De acordo com o relatório da polícia, durante o recolhimento do armamento foi constatado que o sargento Belmiro utilizava uma pistola Taurus G3 9x19, de uso particular, sem cautela oficial. A arma será submetida à perícia e a titularidade investigada, assim como o motivo de o militar não estar utilizando equipamento da corporação.
Segundo o depoimento do sargento e do soldado que o acompanhava, a perseguição começou quando Carlos fugiu em uma motocicleta sem placa ao perceber a presença policial. Belmiro afirmou ter efetuado dois disparos para o alto e alegou que o jovem teria caído da moto, quebrando o pescoço.
No entanto, a perícia constatou uma perfuração por disparo de arma de fogo no peito da vítima. Imagens de câmeras de segurança reforçam a contradição: o vídeo mostra Carlos caindo da moto, mas levantando em seguida, antes de ser abordado pela viatura. Nas imagens, o policial aparece descendo do veículo e supostamente atirando contra o jovem.
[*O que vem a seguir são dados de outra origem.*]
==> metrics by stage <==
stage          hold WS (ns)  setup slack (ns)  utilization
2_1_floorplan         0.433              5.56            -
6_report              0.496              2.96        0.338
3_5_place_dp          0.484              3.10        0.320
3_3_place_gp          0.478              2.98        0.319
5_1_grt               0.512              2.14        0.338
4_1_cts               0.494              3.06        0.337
==> src/rtl/mtg_pkg.sv <==
// mtg_pkg: constants, command and status types shared by the mt19937 generator
// used by mtg_ram, mtg_ctrl, mtg_dp and the top level; no dependencies
`default_nettype none

package mtg_pkg;

  localparam int WORD_W       = 32;
  localparam int STATE_WORDS  = 624;
  localparam int TWIST_OFFSET = 397;

  localparam logic [WORD_W-1:0] SEED_MULT    = 32'h6C07_8965;
  localparam logic [WORD_W-1:0] TWIST_MATRIX = 32'h9908_B0DF;
  localparam logic [WORD_W-1:0] TEMPER_B     = 32'h9D2C_5680;
  localparam logic [WORD_W-1:0] TEMPER_C     = 32'hEFC6_0000;
  localparam logic [WORD_W-1:0] UPPER_BIT    = 32'h8000_0000;
  localparam logic [WORD_W-1:0] LOWER_BITS   = 32'h7FFF_FFFF;

  // table read address select
  typedef enum logic [1:0] {
    RD_CUR,
    RD_NXT,
    RD_FAR
  } rd_sel_t;

  typedef struct packed {
    logic    load_seed;
    logic    seed_wr0;
    logic    seed_mul;
    logic    seed_add;
    rd_sel_t rd_sel;
    logic    cap_cur;
    logic    cap_nxt;
    logic    twist;
    logic    emit;
  } mtg_cmd_t;

  typedef struct packed {
    logic seed_last;
    logic out_free;
  } mtg_status_t;

endpackage

`default_nettype wire

==> src/rtl/mtg_ctrl.sv <==
// mtg_ctrl: sequencer for seed and draw transactions of the mt19937 generator
// depends on mtg_pkg (command and status types)
`default_nettype none

module mtg_ctrl (
  input  wire logic                 clk,
  input  wire logic                 rst_n,
  input  wire logic                 in_valid,
  input  wire logic                 in_func,
  output logic                      in_ready,
  input  wire mtg_pkg::mtg_status_t status,
  output mtg_pkg::mtg_cmd_t         cmd
);

  typedef enum logic [3:0] {
    IDLE,
    SEED_FIRST,
    SEED_MUL,
    SEED_ADD,
    DRAW_CUR,
    DRAW_NXT,
    DRAW_FAR,
    DRAW_TWIST,
    DRAW_EMIT
  } state_t;

  state_t state_r, state_nxt;
  logic   in_ready_r;
  logic   accept;

  assign in_ready = in_ready_r;
  assign accept   = in_valid && in_ready_r;

  always_comb begin
    state_nxt  = state_r;
    cmd        = '0;
    cmd.rd_sel = mtg_pkg::RD_CUR;
    unique case (state_r)
      IDLE: begin
        if (accept) begin
          if (in_func) begin
            state_nxt = DRAW_CUR;
          end else begin
            cmd.load_seed = 1'b1;
            state_nxt     = SEED_FIRST;
          end
        end
      end
      SEED_FIRST: begin
        cmd.seed_wr0 = 1'b1;
        state_nxt    = SEED_MUL;
      end
      SEED_MUL: begin
        cmd.seed_mul = 1'b1;
        state_nxt    = SEED_ADD;
      end
      SEED_ADD: begin
        cmd.seed_add = 1'b1;
        state_nxt    = status.seed_last ? IDLE : SEED_MUL;
      end
      DRAW_CUR: begin
        cmd.rd_sel = mtg_pkg::RD_CUR;
        state_nxt  = DRAW_NXT;
      end
      DRAW_NXT: begin
        cmd.rd_sel  = mtg_pkg::RD_NXT;
        cmd.cap_cur = 1'b1;
        state_nxt   = DRAW_FAR;
      end
      DRAW_FAR: begin
        cmd.rd_sel  = mtg_pkg::RD_FAR;
        cmd.cap_nxt = 1'b1;
        state_nxt   = DRAW_TWIST;
      end
      DRAW_TWIST: begin
        cmd.twist = 1'b1;
        state_nxt = DRAW_EMIT;
      end
      DRAW_EMIT: begin
        if (status.out_free) begin
          cmd.emit  = 1'b1;
          state_nxt = IDLE;
        end
      end
      default: begin
        state_nxt = IDLE;
      end
    endcase
  end

  always_ff @(posedge clk) begin
    if (!rst_n) begin
      state_r    <= IDLE;
      in_ready_r <= 1'b1;
    end else begin
      state_r    <= state_nxt;
      in_ready_r <= (state_nxt == IDLE);
    end
  end

endmodule

`default_nettype wire
--- src/sv/mov_instruction_byte_decoder_macros.svh ---
// Assertion macros for the MOV instruction byte decoder.
`ifndef MOV_INSTRUCTION_BYTE_DECODER_MACROS_SVH
`define MOV_INSTRUCTION_BYTE_DECODER_MACROS_SVH

`ifndef SYNTHESIS

// Consequent must hold in the same cycle as the antecedent.
`define MOVBD_ASSERT_SAME(label, ante, cons) \
   label: assert property (@(posedge clock) disable iff (reset) (ante) |-> (cons)) \
      else $error("assertion failed");

// Consequent must hold in the cycle after the antecedent.
`define MOVBD_ASSERT_NEXT(label, ante, cons) \
   label: assert property (@(posedge clock) disable iff (reset) (ante) |=> (cons)) \
      else $error("assertion failed");

`else

`define MOVBD_ASSERT_SAME(label, ante, cons)
`define MOVBD_ASSERT_NEXT(label, ante, cons)

`endif

`endif

--- src/sv/movbd_pkg.sv ---
// Types, codes and decode helpers for the MOV instruction byte decoder.
package movbd_pkg;

   typedef logic [1:0] status_type;
   typedef logic [2:0] form_type;

   localparam status_type STATUS_DECODED     = 2'd0;
   localparam status_type STATUS_UNSUPPORTED = 2'd1;
   localparam status_type STATUS_UNEXPECTED  = 2'd2;

   localparam form_type FORM_ACC_LOAD  = 3'd0;
   localparam form_type FORM_ACC_STORE = 3'd1;
   localparam form_type FORM_IMM_REG   = 3'd2;
   localparam form_type FORM_IMM_RM    = 3'd3;
   localparam form_type FORM_REG_RM    = 3'd4;
   localparam form_type FORM_NONE      = 3'd7;

   localparam logic [7:0] OP_ACC_LOAD  = 8'hA1;
   localparam logic [7:0] OP_ACC_STORE = 8'hA3;
   localparam logic [7:0] OP_IMM_REG_LO = 8'hB0;
   localparam logic [7:0] OP_IMM_REG_HI = 8'hBF;
   localparam logic [7:0] OP_IMM_RM_B  = 8'hC6;
   localparam logic [7:0] OP_IMM_RM_W  = 8'hC7;
   localparam logic [7:0] OP_REG_RM_LO = 8'h88;
   localparam logic [7:0] OP_REG_RM_HI = 8'h8B;

   localparam logic [1:0] MOD_NO_DISP  = 2'd0;
   localparam logic [1:0] MOD_DISP8    = 2'd1;
   localparam logic [1:0] MOD_DISP16   = 2'd2;
   localparam logic [1:0] MOD_REGISTER = 2'd3;
   localparam logic [2:0] RM_DIRECT    = 3'b110;

   function automatic form_type form_of(input logic [7:0] op);
      form_type f;
      f = FORM_NONE;
      if (op == OP_ACC_LOAD) f = FORM_ACC_LOAD;
      else if (op == OP_ACC_STORE) f = FORM_ACC_STORE;
      else if (op inside {[OP_IMM_REG_LO:OP_IMM_REG_HI]}) f = FORM_IMM_REG;
      else if (op inside {OP_IMM_RM_B, OP_IMM_RM_W}) f = FORM_IMM_RM;
      else if (op inside {[OP_REG_RM_LO:OP_REG_RM_HI]}) f = FORM_REG_RM;
      return f;
   endfunction

   // Displacement length in bytes (0, 1 or 2).
   function automatic logic [1:0] disp_len(input logic [7:0] op, input logic [7:0] modrm);
      form_type   f;
      logic [1:0] md;
      logic [1:0] len;
      f   = form_of(op);
      md  = modrm[7:6];
      len = 2'd0;
      if (f == FORM_ACC_LOAD || f == FORM_ACC_STORE) len = 2'd2;
      else if (f == FORM_IMM_RM || f == FORM_REG_RM) begin
         if (md == MOD_DISP8) len = 2'd1;
         else if (md == MOD_DISP16 || (md == MOD_NO_DISP && modrm[2:0] == RM_DIRECT))
            len = 2'd2;
      end
      return len;
   endfunction

   // Immediate length in bytes (0, 1 or 2).
   function automatic logic [1:0] imm_len(input logic [7:0] op);
      form_type   f;
      logic [1:0] len;
      f   = form_of(op);
      len = 2'd0;
      if (f == FORM_IMM_REG) len = op[3] ? 2'd2 : 2'd1;
      else if (f == FORM_IMM_RM) len = op[0] ? 2'd2 : 2'd1;
      return len;
   endfunction

endpackage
Nas imagens, Carlos ainda aparece recebendo chutes quando já está no chão. O caso foi apresentado à Delegacia Especializada em Homicídios e Sequestros (DEHS), onde as armas foram entregues e a ocorrência formalizada. A Polícia Civil e os órgãos periciais darão continuidade às investigações para esclarecer a dinâmica dos fatos e apurar responsabilidades.